Bebiana Rocha
A União Europeia e a Índia assinaram um Acordo de Livre Comércio esta semana que prevê a eliminação dos direitos aduaneiros sobre 90% dos produtos indianos num prazo de cerca de um ano, incluindo a tarifa de aproximadamente 12% aplicada aos têxteis e vestuário. Segundo a Comissão Europeia, trata-se da abertura comercial mais ambiciosa alguma vez concedida pela Índia a um parceiro comercial.
O acordo deverá permitir duplicar as exportações de mercadorias da UE para a Índia até 2032. Do lado indiano, as projeções apontam para um crescimento anual entre 20% e 25% das exportações para a Europa, com o objetivo de duplicar esse volume num horizonte de três a quatro anos. Atualmente, a União Europeia e a Índia transacionam mais de 180 mil milhões de euros por ano em bens e serviços.
No que diz respeito ao setor têxtil, as exportações da UE para a Índia ultrapassaram os 730 milhões de euros em 2024, registando um crescimento homólogo de 11%. Apesar da relevância do mercado europeu, a Índia representa atualmente cerca de 3% da quota do mercado de vestuário da UE.
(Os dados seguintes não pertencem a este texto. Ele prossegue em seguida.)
Context: an optimization exercise on an open-source flow, tuned for small area, a short achievable clock period and few clock cycles. The choices shown serve that exercise and are no tape-out recipe.
The RTL was checked by simulation tests, not by an equivalence proof against the original design.

==> flow/design.v, too long to show whole: its modules and the start of the top module <==
// module cosinos_datapath: 2577 lines
// module cosinos_core: 53 lines
module cosinos_core (
  input  logic            clk,
  input  logic            rst,
  input  logic            start,
  input  logic [cosinos_pkg::X_W-1:0]  x,
  input  logic [cosinos_pkg::Y_W-1:0]  y,
  output logic [1:0]      intpart,
  output logic [7:0]      fracpart,
  output logic            done
);
  // ...
==> flow/run.sh <==
#!/bin/bash
# synth_recipe.tcl (not shown) runs the flow's synth.tcl, then flattens the netlist and writes it again
# the make line also repeats each setting of config.mk as NAME=value (left out here)
make -C /OpenROAD-flow-scripts/flow DESIGN_CONFIG=/design/flow/config.mk WORK_HOME=/design/flow/orfs CLKGATE_MAP_FILE= SYNTH_SCRIPT=/design/flow/synth_recipe.tcl finish
==> flow/config.mk <==
export PLATFORM = sky130hd
export DESIGN_NAME = cosinos_core
export DESIGN_NICKNAME = cosinos_core
export VERILOG_FILES = /design/flow/design.v
export SDC_FILE = /design/flow/constraint.sdc
export NUM_CORES = 4
export LEC_CHECK = 0
export CAP_MARGIN = 20
export CORE_MARGIN = 2
export CORE_UTILIZATION = 40
export SLEW_MARGIN = 20
==> flow/constraint.sdc <==
create_clock -name core_clock -period 11.0 [get_ports {clk}]
set_input_delay 2.2000 -clock core_clock [delete_from_list [all_inputs] [get_ports {clk}]]
set_output_delay 2.2000 -clock core_clock [all_outputs]
set_load 0.01 [all_outputs]
==> flow_metrics.env, run 1 <==
export IMPL_routed_wl_mm=72.89
export IMPL_critPathCapture="u_dp.u[20]"
export IMPL_inverters=409
export IMPL_multi_input_gates=2026
export IMPL_syn_num_nets=3261
export IMPL_postLayoutCellArea_um2=25910
export IMPL_crit_start="u_dp.m1_one[1]"
export IMPL_largest_register="u_dp.u"
export IMPL_dp_cells=3451
export IMPL_die_area_um2=60480
export IMPL_clk_insertion_delay_late_ps=370
export IMPL_crit_arrival_ps=10990
export IMPL_post_route_util_pct=44.83
export IMPL_outcome="complete, no violations"
export IMPL_synth_area_top_cells="fa_1, ha_1, xnor2_1"
export IMPL_pin_count=32
export IMPL_max_cap_violations=0
export IMPL_start_util_pct=40.50
export IMPL_worst_path_stages=42
export IMPL_multi_input_area_um2=19390
export IMPL_hold_start="n[0]"
Testbench counts, summed over its fixed seeds: cycles 11,515.
==> module cosinos_core, before the edit <==
module cosinos_core (
  input  logic            clk,
  input  logic            rst,
  input  logic            start,
  input  logic [cosinos_pkg::X_W-1:0]  x,
  input  logic [cosinos_pkg::Y_W-1:0]  y,
  output logic [1:0]      intpart,
  output logic [7:0]      fracpart,
  output logic            done
);
  logic       busy;     
  logic       have;     
  logic       fin;      
  logic [2:0] n;        
  logic       stop_u;
  logic       last;
  logic [cosinos_pkg::SUM_W-1:0] sum;
  assign last = stop_u | fin;
  cosinos_datapath u_dp (
    .clk    (clk),
    .start  (start),
    .add    (busy & ~last),
    .x      (x),
    .y      (y),
    .n      (n),
    .stop_u (stop_u),
    .sum    (sum)
  );
  assign done     = have | (busy & last);
  assign intpart  = sum[17:16];
  assign fracpart = sum[15:8];
  always_ff @(posedge clk) begin
    if (rst) begin
      busy <= 1'b0;
      have <= 1'b0;
      fin  <= 1'b0;
    end else if (start) begin
      busy <= 1'b1;
      have <= 1'b0;
      fin  <= 1'b0;
    end else if (busy) begin
      if (last) begin
        busy <= 1'b0;
        have <= 1'b1;
      end
      fin <= ~last & (n == 3'd0);
    end
  end
  always_ff @(posedge clk) begin
    if (start) n <= 3'd1;
    else       n <= n + 3'd1;
  end
endmodule
==> inputs of run 2 (changes only) <==
--- a/flow/design.v
+++ b/flow/design.v
@@ -9,18 +9,26 @@
 module cosinos_datapath (
   input  logic        clk,
   input  logic        start,    
   input  logic        add,      
   input  logic [9:0]  x,
   input  logic [7:0]  y,
   input  logic [2:0]  n,        
   output logic        stop_u,   
-  output logic [17:0] sum
+  output logic        pstop,    
+  output logic [9:0]  res       
 );
+  logic [17:0]        sum;
+  logic [17:0]        diff;
+  logic               en_r;
+  logic signed [11:0] ylog_r;
+  logic [8:0]         ulog, xlog, ylog;
+  logic [20:0]        uabs;
+  logic signed [11:0] kn;
   logic [7:0]         y_r;
   logic signed [20:0] u;
   logic [10:0]        m1_one, m1_two, m1_neg;
   logic [19:0]        x2_in, sq_s, sq_c;
   logic [10:0]        m1_one_in, m1_two_in, m1_neg_in;
   logic [39:0]        a_s, a_c, a_sum;
   logic signed [23:0] p;
   logic [36:0]        b_s, b_c, b_sum;
@@ -2561,78 +2569,112 @@
   assign w1241 = w1183 ^ w1184 ^ x[8];
   assign w1242 = (w1183 & w1184) | (w1183 & x[8]) | (w1184 & x[8]);
   assign sq_s = {1'b0, w1186, w1185, w1241, w1239, w1237, w1235, w1233, w1231, w1229, w1227, w1225, w1223, w1221, w1219, w1217, w1143, w1142, 1'b0, x[0]};
   assign sq_c = {1'b0, x[9], w1242, w1240, w1238, w1236, w1234, w1232, w1230, w1228, w1226, w1224, w1222, w1220, w1218, x[2], 1'b0, x[1], 1'b0, 1'b0};
   assign x2_in = sq_s + sq_c;
   assign b_sum = b_s + b_c;
   assign stop_u = ($signed(u[20:8]) < $signed({5'd0, y_r}))
                 & ($signed(u) + $signed({5'd0, y_r, 8'd0}) > 21'sd0);
+  assign uabs = u ^ {21{u[20]}};
+  cosinos_log2 #(.W(21)) u_lu (.v(uabs), .l(ulog));
+  cosinos_log2 #(.W(10)) u_lx (.v(x),    .l(xlog));
+  cosinos_log2 #(.W(8))  u_ly (.v(y),    .l(ylog));
+  always_comb begin
+    case (n)
+      3'd1: kn = -12'sd435;
+      3'd2: kn = -12'sd456;
+      3'd3: kn = -12'sd470;
+      3'd4: kn = -12'sd481;
+      3'd5: kn = -12'sd490;
+      3'd6: kn = -12'sd498;
+      3'd7: kn = -12'sd504;
+      default: kn = 12'sd0;
+    endcase
+  end
+  assign pstop = en_r & ($signed({3'd0, ulog}) + kn < ylog_r);
+  assign diff = sum - u[17:0];
+  assign res  = add ? diff[17:8] : sum[17:8];
   always_ff @(posedge clk) begin
     if (start) begin
+      en_r   <= (y != 8'd0) & (x != 10'd0) & (x < 10'd977);
+      ylog_r <= $signed({3'd0, ylog}) - $signed({2'd0, xlog, 1'b0}) - 12'sd2;
       y_r    <= y;
       m1_one <= m1_one_in;
       m1_two <= m1_two_in;
       m1_neg <= m1_neg_in;
     end
   end
   always_ff @(posedge clk) begin
     if (start) u <= {2'b00, x2_in[19:1]};
     else       u <= b_sum[36:16];
   end
   always_ff @(posedge clk) begin
     if (start)    sum <= 18'h10000;
-    else if (add) sum <= sum - u[17:0];
+    else if (add) sum <= diff;
+  end
+endmodule
+module cosinos_log2 #(
+  parameter int W = 21
+) (
+  input  logic [W-1:0] v,
+  output logic [8:0]   l
+);
+  logic [4:0]   e;
+  logic [W+3:0] vx;
+  always_comb begin
+    e = 5'd0;
+    for (int i = 1; i < W; i++) begin
+      if (v[i]) e = 5'(i);
+    end
   end
+  assign vx = {v, 4'd0};
+  assign l  = {e, vx[e +: 4]};
 endmodule
 module cosinos_core (
   input  logic            clk,
   input  logic            rst,
   input  logic            start,
   input  logic [cosinos_pkg::X_W-1:0]  x,
   input  logic [cosinos_pkg::Y_W-1:0]  y,
   output logic [1:0]      intpart,
   output logic [7:0]      fracpart,
   output logic            done
 );
   logic       busy;     
   logic       have;     
-  logic       fin;      
   logic [2:0] n;        
   logic       stop_u;
+  logic       pstop;
   logic       last;
-  logic [cosinos_pkg::SUM_W-1:0] sum;
-  assign last = stop_u | fin;
+  logic [9:0] res;
+  assign last = stop_u | pstop | (n == 3'd0);
   cosinos_datapath u_dp (
     .clk    (clk),
     .start  (start),
-    .add    (busy & ~last),
+    .add    (busy & ~stop_u),
     .x      (x),
     .y      (y),
     .n      (n),
     .stop_u (stop_u),
-    .sum    (sum)
+    .pstop  (pstop),
+    .res    (res)
   );
   assign done     = have | (busy & last);
-  assign intpart  = sum[17:16];
-  assign fracpart = sum[15:8];
+  assign intpart  = res[9:8];
+  assign fracpart = res[7:0];
   always_ff @(posedge clk) begin
     if (rst) begin
       busy <= 1'b0;
       have <= 1'b0;
-      fin  <= 1'b0;
     end else if (start) begin
       busy <= 1'b1;
       have <= 1'b0;
-      fin  <= 1'b0;
-    end else if (busy) begin
-      if (last) begin
-        busy <= 1'b0;
-        have <= 1'b1;
-      end
-      fin <= ~last & (n == 3'd0);
+    end else if (busy && last) begin
+      busy <= 1'b0;
+      have <= 1'b1;
     end
   end
   always_ff @(posedge clk) begin
     if (start) n <= 3'd1;
     else       n <= n + 3'd1;
   end
 endmodule
==> flow_metrics.env, run 2 <==
export IMPL_post_route_util_pct=44.23
export IMPL_syn_num_nets=3626
export IMPL_pin_count=32
export IMPL_synth_distinct_cells=83
export IMPL_synth_common_cells="inv_1, fa_1, xnor2_1"
export IMPL_dp_hpwl_mm=60.36
export IMPL_wl_per_cell_um=19.53
export IMPL_grt_max_degree=59
export IMPL_synth_cells=3072
export IMPL_dp_cells=3899
export IMPL_min_period_ps=10520
export IMPL_critPathSlowestCell="fa_1"
export IMPL_reg_top3="u_dp.u: 21 flops, u_dp.sum: 18 flops, u_dp.ylog_r: 12 flops"
export IMPL_die_h_um=258.2
export IMPL_place_congestion=0.9378
export IMPL_outcome="complete, no violations"
export IMPL_whs_ps=486.9
export IMPL_yosys_most_used_dff="edfxtp_1"
export IMPL_yosys_register_bits=94
export IMPL_cp_slowest_stage_delay_ps=550
export IMPL_coreArea_um2=64120
export IMPL_cp_start_kind="register"
export IMPL_first_pass_iters=8
export IMPL_die_area_um2=66640
export IMPL_placed_cell_area_um2=27720
export IMPL_max_cap_violations=0
export IMPL_drive_gt1_share_pct=9.114
export IMPL_finalHoldViolCount=0
export IMPL_start_util_pct=40.30
export IMPL_rows=93
export IMPL_netlist_area_leader_share_pct=23.01
export IMPL_cpMostUsedCell="fa_1"
export IMPL_fin_cells=3938
export IMPL_largest_register="u_dp.u"
export IMPL_via_count=22190
export IMPL_detail_route_antenna_nets=0
export IMPL_grt_overflow=0
export IMPL_period_share_pct=95.67
export IMPL_routed_wl_mm=76.93
export IMPL_holdCritPathClass="reg -> reg"
export IMPL_tightestPinTransition_ps=1032
export IMPL_cts_htree_levels=3
export IMPL_cts_tree="done"
export IMPL_grtUsageTotal_pct=22.83
export IMPL_r2r_start="u_dp.m1_two[2]"
export IMPL_max_slew_margin_pct=30.73
export IMPL_largest_reg_flops=21
export IMPL_fin_skew_ps=17.20
export IMPL_worstPathRequired_ps=11240
export IMPL_grt_pass1_wl_mm=120.4
export IMPL_drt_iter0_drc=1976
export IMPL_cts_root_buf="clkbuf_16"
export IMPL_syn_area_um2=25840
export IMPL_setup_violations_final=0
export IMPL_clk_insertion_delay_late_ps=370
export IMPL_drv_slew=0
export IMPL_crit_type="reg -> reg"
export IMPL_synth_largest_area_cell="fa_1"
export IMPL_numPortBuffers=31
export IMPL_syn_area_per_cell_um2=8.411
export IMPL_vias_per_cell=5.635
export IMPL_drc=0
export IMPL_synth_edff_count=50
export IMPL_cts_hold_fix_buffers=0
export IMPL_fmax_mhz=95.02
export IMPL_diodes=0
export IMPL_async_reset_ff_share_pct=0
export IMPL_crit_path_max_fanout=11
export IMPL_cts_made_buffers=9
export IMPL_crit_arrival_ps=10760
export IMPL_nets=3632
export IMPL_cts_num_sinks=94
export IMPL_synth_area_top_cells="fa_1, ha_1, xnor2_1"
export IMPL_synth_most_common_cell="inv_1"
export IMPL_clkTransAtPathRegs_ps=90
export IMPL_worst_slack_ps=476.4
export IMPL_final_common_cell="inv_1"
export IMPL_dieWidth_um=258.2
export IMPL_critPathCapture="u_dp.u[16]"
export IMPL_postLayoutCellArea_um2=28360
export IMPL_worst_r2r_cell_count=38
export IMPL_final_cell_mix="inv_1, fa_1, xnor2_1"
export IMPL_cp_end_kind="register"
export IMPL_cts_buffer_depth=2
export IMPL_area_delta_synth_final_pct=9.758
export IMPL_dp_slack_ps=249.1
export IMPL_grt_pass1_vias=21730
export IMPL_yosysSeqAreaShare_pct=9.220
export IMPL_regToRegEndpoint="u_dp.u[16]"
export IMPL_crit_start="u_dp.m1_two[2]"
export IMPL_ys_warn_count=5
export IMPL_antenna_found_initial=0
export IMPL_regToRegSetupSlack_ps=480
A EURATEX considera a assinatura do acordo um passo importante na política comercial europeia. Numa reação partilhada nas redes sociais, a associação sublinha que “surgem novas oportunidades para a indústria têxtil europeia”, alertando, contudo, para a necessidade de um maior nível de escrutínio “para garantir que os compromissos de acesso ao mercado se traduzem num comércio real e equilibrado para os produtores europeus”.
Segundo a agência Reuters, os exportadores têxteis indianos veem este acordo como uma oportunidade para compensar parte dos prejuízos causados pelas tarifas impostas pelos Estados Unidos em agosto passado.
“Criámos uma zona de comércio livre de dois mil milhões de pessoas, com vantagens económicas para ambas as partes”, afirmou Ursula von der Leyen, Presidente da Comissão Europeia, a 27 de janeiro, destacando o potencial estratégico do acordo para o reforço das relações económicas entre a UE e a Índia.